** Data provided **
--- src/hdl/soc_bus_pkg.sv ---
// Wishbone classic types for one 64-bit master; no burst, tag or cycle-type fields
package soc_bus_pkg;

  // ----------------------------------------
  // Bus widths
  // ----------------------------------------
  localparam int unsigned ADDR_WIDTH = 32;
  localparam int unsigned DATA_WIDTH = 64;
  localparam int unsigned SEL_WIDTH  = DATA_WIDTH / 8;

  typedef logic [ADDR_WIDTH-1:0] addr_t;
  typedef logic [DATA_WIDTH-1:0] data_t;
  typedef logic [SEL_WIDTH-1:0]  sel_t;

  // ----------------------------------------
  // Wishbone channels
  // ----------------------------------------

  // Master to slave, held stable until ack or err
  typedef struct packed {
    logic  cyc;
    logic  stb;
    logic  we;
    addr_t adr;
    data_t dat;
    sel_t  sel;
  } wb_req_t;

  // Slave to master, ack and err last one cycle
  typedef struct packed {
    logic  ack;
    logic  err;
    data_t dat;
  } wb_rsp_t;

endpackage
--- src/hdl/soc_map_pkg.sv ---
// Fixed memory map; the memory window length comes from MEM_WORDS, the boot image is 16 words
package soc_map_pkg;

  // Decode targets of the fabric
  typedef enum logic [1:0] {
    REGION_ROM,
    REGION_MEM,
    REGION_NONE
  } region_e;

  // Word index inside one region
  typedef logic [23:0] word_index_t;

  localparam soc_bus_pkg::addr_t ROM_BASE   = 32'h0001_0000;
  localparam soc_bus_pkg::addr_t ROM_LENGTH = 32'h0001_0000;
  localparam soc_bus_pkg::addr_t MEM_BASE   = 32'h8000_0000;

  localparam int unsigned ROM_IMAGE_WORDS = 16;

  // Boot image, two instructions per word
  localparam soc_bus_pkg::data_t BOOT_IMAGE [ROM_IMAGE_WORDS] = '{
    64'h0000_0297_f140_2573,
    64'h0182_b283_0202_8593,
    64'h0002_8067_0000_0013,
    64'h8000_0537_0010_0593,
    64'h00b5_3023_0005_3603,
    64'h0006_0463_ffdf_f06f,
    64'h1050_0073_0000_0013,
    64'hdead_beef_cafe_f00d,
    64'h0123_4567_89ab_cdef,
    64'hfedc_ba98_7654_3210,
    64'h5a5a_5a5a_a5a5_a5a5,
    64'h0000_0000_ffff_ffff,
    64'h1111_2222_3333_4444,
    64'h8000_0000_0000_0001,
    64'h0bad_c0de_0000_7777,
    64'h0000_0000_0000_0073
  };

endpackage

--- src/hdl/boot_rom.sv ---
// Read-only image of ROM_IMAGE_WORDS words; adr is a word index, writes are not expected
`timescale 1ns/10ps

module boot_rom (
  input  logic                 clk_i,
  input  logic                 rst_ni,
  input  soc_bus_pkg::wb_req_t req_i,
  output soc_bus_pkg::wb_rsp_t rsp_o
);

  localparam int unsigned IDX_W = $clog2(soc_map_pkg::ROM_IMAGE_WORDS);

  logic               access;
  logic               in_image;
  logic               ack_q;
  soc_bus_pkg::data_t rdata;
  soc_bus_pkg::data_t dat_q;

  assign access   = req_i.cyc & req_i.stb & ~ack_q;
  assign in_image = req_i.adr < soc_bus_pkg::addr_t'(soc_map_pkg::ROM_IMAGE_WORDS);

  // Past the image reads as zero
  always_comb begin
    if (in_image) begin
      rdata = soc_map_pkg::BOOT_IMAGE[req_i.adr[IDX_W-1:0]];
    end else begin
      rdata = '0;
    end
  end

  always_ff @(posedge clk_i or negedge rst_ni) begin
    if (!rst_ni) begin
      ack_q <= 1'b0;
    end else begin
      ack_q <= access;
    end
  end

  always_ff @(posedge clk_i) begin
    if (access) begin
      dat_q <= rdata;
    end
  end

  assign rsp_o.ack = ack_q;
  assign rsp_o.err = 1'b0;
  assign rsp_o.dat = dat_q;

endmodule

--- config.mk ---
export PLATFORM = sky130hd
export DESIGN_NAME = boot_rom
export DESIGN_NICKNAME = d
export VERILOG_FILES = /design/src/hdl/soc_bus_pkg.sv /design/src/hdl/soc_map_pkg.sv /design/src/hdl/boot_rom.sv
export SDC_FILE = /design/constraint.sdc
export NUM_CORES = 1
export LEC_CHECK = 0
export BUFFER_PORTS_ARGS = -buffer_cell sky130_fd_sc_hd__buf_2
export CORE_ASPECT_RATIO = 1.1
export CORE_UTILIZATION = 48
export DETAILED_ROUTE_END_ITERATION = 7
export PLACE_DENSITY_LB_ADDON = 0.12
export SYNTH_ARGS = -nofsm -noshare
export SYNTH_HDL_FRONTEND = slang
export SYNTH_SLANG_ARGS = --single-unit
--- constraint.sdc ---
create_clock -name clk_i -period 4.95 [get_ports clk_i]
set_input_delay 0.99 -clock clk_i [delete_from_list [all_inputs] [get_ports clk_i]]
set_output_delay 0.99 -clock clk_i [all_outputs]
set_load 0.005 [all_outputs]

--

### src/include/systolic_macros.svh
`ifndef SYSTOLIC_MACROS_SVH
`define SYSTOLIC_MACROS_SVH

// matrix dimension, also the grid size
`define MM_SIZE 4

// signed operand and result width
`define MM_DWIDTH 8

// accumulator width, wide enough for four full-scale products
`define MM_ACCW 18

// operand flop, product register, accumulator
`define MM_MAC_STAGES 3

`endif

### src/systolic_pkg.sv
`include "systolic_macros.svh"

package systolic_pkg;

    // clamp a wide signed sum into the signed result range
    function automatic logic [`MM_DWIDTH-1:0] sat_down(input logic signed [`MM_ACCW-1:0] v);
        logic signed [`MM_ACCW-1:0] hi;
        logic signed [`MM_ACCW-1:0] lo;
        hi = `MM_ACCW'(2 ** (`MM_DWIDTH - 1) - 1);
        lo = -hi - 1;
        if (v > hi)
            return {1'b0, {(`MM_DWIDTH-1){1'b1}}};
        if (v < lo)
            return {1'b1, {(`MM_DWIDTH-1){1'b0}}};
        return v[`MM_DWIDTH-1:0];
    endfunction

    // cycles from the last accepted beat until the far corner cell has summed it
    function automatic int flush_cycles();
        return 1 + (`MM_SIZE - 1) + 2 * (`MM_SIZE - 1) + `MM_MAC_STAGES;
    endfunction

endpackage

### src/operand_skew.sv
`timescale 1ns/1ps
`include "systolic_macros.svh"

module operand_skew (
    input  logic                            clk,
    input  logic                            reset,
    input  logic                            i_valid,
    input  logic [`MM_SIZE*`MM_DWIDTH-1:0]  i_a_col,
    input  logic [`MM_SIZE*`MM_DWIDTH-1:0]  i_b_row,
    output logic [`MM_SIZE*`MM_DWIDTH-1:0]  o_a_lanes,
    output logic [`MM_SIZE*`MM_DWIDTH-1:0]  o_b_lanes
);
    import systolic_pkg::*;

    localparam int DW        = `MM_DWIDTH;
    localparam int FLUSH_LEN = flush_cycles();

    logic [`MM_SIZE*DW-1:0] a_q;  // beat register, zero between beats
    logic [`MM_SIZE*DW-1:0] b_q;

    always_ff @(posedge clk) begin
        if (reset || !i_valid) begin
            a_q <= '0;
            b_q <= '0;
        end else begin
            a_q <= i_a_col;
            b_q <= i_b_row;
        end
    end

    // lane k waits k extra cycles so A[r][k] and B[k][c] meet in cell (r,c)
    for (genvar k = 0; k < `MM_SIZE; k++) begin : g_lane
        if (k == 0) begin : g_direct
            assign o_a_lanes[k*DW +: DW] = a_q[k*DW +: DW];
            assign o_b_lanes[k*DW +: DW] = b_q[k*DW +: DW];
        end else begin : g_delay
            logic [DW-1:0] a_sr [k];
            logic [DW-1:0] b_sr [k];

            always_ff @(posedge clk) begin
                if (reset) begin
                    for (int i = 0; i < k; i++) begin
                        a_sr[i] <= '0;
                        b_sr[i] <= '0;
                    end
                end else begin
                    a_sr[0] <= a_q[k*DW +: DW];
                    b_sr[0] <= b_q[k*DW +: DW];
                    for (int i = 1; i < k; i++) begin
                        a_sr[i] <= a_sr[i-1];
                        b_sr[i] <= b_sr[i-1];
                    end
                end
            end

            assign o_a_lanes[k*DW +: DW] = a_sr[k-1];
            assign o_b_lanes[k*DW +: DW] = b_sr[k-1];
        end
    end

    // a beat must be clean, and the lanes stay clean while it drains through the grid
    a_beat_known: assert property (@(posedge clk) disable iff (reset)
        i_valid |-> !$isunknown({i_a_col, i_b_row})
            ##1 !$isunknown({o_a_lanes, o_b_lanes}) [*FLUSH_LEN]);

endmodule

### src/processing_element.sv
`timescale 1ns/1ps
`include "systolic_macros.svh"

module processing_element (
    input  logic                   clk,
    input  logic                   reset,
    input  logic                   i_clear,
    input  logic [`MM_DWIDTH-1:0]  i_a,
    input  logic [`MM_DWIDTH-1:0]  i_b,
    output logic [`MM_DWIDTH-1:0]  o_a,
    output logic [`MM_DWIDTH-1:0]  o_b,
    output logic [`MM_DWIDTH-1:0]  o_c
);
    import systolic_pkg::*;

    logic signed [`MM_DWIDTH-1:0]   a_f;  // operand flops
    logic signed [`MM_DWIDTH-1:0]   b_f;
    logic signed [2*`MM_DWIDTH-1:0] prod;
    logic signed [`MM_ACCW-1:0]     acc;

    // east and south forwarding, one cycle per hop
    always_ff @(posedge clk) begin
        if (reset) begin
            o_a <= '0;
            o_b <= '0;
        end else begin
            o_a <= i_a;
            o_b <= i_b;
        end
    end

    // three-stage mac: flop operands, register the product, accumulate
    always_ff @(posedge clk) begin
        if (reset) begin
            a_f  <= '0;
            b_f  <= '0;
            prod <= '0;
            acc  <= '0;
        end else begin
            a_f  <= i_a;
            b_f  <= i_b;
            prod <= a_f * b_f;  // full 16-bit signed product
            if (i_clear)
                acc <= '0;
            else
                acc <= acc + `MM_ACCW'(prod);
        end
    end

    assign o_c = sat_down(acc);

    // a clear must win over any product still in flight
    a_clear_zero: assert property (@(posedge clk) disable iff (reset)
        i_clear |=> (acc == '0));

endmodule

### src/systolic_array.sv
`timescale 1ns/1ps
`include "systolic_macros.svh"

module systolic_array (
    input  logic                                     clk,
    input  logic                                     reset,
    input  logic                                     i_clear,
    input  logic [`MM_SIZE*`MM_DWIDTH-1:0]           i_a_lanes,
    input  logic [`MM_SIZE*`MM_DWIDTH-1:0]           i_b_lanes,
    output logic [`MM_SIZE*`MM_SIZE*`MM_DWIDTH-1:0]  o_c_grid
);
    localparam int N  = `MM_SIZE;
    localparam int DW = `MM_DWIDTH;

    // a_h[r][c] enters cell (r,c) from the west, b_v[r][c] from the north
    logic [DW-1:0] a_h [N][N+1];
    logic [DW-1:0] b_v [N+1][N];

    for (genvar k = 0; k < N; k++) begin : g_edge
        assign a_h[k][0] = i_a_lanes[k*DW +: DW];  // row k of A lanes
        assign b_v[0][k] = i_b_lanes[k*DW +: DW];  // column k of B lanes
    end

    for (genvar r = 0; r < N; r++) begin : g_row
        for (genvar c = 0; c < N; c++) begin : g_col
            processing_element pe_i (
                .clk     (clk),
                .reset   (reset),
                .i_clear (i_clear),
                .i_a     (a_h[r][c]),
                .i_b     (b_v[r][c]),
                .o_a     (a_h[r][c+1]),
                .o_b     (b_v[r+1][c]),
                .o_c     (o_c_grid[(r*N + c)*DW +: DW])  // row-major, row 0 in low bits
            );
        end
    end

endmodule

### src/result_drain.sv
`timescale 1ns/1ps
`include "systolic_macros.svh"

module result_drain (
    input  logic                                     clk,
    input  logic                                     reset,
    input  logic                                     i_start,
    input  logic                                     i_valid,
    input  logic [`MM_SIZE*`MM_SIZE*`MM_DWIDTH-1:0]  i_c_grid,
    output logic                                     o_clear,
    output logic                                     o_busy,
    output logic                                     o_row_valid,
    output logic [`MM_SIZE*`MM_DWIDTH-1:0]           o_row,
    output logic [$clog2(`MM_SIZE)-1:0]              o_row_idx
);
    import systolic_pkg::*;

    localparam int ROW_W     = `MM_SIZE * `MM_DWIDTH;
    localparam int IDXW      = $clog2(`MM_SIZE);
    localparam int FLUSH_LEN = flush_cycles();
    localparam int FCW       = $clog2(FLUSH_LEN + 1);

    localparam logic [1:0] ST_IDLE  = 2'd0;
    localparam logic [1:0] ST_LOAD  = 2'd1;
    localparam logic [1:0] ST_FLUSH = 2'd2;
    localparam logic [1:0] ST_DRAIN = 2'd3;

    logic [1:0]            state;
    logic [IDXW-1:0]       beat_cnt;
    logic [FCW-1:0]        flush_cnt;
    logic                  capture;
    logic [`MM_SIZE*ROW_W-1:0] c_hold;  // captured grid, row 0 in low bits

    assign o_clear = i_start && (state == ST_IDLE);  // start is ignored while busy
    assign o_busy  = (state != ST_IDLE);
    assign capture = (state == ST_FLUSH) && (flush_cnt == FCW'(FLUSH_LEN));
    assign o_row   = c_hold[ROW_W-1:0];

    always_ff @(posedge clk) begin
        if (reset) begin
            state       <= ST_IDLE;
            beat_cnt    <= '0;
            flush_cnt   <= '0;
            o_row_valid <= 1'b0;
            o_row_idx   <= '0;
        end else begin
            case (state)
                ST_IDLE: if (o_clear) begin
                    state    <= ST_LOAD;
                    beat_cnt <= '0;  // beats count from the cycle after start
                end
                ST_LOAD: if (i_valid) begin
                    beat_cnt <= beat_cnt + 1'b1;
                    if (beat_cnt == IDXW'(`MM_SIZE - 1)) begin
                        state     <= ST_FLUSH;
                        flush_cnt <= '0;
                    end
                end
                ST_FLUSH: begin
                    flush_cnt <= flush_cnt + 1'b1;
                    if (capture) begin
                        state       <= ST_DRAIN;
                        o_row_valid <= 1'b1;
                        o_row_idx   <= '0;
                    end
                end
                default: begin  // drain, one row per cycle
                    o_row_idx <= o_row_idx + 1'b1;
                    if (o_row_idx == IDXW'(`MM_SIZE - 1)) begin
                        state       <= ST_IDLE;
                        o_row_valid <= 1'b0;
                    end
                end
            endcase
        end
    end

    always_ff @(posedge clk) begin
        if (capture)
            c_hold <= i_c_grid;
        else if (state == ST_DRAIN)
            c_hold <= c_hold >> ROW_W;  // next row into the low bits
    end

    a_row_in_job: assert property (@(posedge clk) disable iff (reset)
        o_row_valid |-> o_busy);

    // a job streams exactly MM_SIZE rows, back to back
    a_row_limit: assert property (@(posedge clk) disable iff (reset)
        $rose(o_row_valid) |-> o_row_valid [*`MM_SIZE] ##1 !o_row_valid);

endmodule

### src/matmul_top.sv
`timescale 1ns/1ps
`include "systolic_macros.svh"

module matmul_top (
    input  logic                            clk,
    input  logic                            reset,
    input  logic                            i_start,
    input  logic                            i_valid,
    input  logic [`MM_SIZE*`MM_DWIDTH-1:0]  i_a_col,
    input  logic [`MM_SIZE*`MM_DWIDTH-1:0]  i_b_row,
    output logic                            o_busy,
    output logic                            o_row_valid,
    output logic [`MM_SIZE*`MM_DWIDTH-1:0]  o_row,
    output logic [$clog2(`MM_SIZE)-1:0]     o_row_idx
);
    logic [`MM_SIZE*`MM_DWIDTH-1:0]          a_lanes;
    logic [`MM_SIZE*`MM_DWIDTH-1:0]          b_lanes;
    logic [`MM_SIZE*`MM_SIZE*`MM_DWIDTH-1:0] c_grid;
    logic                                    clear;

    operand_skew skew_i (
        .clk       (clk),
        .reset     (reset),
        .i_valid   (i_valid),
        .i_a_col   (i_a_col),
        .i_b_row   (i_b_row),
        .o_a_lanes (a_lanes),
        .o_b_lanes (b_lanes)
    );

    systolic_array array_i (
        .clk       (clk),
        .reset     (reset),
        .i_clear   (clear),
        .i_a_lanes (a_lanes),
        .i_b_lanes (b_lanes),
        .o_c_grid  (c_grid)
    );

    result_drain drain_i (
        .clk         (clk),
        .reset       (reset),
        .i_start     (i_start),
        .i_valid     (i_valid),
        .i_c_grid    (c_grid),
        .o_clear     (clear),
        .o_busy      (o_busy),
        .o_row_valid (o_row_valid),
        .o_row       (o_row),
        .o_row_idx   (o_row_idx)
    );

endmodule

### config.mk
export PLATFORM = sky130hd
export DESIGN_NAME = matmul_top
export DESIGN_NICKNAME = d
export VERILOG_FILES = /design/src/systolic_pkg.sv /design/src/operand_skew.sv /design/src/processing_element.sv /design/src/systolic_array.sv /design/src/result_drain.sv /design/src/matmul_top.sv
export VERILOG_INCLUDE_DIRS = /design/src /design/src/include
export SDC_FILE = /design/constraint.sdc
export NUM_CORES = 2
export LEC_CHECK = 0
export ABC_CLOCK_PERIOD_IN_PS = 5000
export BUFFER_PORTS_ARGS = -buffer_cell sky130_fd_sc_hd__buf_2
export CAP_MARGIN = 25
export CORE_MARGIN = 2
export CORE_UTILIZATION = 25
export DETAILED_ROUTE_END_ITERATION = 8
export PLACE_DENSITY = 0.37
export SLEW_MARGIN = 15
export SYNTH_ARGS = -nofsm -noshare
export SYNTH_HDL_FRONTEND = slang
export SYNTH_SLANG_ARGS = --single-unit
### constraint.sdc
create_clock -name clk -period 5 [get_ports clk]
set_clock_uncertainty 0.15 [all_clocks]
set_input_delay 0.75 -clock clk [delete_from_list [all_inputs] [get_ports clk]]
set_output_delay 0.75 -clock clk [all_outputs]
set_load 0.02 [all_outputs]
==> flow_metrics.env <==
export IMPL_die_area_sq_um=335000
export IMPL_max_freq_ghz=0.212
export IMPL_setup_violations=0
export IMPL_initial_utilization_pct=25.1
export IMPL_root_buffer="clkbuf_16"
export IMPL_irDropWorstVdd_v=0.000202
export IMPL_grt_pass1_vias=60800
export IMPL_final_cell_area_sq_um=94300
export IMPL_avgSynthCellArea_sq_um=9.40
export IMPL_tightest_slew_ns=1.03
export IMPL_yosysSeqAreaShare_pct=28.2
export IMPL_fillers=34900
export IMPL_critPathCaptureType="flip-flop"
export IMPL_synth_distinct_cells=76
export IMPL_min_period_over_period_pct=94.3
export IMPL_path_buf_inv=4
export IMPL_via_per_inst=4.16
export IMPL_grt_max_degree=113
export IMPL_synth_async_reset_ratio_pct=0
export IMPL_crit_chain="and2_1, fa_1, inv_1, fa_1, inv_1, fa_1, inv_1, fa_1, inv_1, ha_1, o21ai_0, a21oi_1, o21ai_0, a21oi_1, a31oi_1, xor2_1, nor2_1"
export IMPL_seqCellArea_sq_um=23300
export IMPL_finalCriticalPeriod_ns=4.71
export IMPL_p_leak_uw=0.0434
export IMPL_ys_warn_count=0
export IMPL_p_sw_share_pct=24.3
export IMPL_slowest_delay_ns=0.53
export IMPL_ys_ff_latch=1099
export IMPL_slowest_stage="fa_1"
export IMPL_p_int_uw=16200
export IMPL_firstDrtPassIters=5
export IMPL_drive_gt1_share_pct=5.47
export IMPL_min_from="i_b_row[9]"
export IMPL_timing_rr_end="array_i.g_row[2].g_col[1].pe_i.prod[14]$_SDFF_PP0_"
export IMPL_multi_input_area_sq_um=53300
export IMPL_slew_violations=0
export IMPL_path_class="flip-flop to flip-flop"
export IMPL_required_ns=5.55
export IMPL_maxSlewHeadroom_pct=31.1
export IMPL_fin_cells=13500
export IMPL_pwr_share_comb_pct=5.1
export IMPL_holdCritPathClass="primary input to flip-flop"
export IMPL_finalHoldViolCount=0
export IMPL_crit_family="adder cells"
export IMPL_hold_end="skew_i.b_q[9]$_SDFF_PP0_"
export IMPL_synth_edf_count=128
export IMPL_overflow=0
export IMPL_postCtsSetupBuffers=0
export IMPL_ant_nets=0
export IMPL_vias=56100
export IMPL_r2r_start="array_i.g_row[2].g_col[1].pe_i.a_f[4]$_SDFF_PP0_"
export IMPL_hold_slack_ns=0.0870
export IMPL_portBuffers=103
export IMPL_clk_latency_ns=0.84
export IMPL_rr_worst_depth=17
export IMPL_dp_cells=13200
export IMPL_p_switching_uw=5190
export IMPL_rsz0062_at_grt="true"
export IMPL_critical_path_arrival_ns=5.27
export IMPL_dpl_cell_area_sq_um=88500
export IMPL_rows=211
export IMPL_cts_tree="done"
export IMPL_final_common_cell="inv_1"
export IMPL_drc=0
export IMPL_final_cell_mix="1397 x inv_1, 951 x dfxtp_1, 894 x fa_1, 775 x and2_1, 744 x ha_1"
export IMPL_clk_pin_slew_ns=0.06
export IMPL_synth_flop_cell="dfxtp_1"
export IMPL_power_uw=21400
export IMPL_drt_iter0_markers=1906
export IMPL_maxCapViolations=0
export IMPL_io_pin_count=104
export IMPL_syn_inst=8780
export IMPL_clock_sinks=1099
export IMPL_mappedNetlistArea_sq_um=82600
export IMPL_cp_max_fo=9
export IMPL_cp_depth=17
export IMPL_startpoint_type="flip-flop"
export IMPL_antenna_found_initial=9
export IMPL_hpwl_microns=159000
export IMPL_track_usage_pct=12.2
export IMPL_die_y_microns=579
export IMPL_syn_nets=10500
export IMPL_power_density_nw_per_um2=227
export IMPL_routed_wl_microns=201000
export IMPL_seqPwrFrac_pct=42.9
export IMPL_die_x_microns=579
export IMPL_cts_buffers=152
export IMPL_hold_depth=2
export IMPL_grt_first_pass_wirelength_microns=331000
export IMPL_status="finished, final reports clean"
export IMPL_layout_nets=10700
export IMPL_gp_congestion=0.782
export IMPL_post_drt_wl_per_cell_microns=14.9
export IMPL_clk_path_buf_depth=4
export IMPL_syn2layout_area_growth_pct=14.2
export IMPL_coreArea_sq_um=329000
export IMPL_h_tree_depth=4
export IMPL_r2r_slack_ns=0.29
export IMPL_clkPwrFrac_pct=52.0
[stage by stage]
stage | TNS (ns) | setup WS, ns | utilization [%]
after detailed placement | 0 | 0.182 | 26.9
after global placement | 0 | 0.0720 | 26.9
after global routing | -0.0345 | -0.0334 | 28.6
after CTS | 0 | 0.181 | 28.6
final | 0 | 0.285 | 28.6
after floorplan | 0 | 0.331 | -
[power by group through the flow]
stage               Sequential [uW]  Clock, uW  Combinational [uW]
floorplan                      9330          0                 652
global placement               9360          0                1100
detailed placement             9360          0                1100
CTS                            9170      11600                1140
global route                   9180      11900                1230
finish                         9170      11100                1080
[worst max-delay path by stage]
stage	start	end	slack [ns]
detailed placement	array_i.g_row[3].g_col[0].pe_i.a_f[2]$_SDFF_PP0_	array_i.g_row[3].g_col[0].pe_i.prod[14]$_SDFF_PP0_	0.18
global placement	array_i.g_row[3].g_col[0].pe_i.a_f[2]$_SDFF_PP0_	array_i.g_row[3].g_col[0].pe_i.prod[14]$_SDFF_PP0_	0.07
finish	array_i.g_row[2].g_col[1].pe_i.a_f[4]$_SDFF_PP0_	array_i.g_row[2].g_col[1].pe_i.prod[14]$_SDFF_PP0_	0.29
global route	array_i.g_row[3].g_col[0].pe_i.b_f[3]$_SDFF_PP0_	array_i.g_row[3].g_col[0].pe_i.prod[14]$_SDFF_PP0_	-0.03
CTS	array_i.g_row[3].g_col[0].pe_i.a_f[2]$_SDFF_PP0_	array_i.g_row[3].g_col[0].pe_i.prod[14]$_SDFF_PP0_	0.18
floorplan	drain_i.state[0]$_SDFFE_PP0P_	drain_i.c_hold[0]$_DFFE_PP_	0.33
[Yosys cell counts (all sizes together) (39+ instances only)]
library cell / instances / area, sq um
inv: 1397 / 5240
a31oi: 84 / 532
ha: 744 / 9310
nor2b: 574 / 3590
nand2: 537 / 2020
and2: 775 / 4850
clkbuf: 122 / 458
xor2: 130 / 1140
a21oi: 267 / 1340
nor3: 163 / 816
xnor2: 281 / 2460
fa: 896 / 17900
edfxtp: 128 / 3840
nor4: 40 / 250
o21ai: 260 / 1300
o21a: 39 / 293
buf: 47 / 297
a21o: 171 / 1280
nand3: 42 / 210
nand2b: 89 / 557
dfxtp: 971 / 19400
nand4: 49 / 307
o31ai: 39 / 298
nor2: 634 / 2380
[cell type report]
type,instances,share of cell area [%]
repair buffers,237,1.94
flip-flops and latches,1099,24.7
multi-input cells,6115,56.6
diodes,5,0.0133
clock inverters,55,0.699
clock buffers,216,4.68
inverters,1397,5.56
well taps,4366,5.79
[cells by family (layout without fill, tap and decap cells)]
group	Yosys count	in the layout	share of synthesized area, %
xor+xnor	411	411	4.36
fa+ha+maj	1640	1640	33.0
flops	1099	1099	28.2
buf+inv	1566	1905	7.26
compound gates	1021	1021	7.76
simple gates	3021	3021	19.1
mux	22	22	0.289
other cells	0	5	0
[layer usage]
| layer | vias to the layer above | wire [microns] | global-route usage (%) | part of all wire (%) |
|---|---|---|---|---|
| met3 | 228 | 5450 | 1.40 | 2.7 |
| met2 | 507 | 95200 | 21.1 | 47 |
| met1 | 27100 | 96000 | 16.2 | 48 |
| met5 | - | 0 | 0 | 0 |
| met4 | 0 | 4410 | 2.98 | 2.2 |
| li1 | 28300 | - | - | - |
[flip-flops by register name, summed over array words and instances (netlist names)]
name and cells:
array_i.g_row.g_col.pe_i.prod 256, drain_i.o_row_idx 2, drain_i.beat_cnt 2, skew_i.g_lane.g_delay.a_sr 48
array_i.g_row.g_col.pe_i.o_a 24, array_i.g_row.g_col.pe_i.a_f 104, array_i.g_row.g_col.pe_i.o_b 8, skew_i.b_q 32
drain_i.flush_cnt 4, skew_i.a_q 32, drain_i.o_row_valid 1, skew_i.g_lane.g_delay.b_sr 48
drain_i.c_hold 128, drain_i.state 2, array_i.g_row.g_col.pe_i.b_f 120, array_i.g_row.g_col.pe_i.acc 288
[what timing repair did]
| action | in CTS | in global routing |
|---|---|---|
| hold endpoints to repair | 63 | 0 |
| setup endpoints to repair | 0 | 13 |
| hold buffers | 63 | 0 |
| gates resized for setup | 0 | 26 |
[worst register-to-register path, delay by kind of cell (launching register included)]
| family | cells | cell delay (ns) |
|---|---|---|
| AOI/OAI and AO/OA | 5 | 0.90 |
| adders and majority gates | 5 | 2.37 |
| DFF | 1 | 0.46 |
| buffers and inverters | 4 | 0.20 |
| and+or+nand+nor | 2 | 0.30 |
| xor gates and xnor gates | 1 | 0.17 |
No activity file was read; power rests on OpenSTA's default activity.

** Requirement **
Looking at the entries above, determine how many lines contain the word "endpoints" and state only that number.

** Task result **
2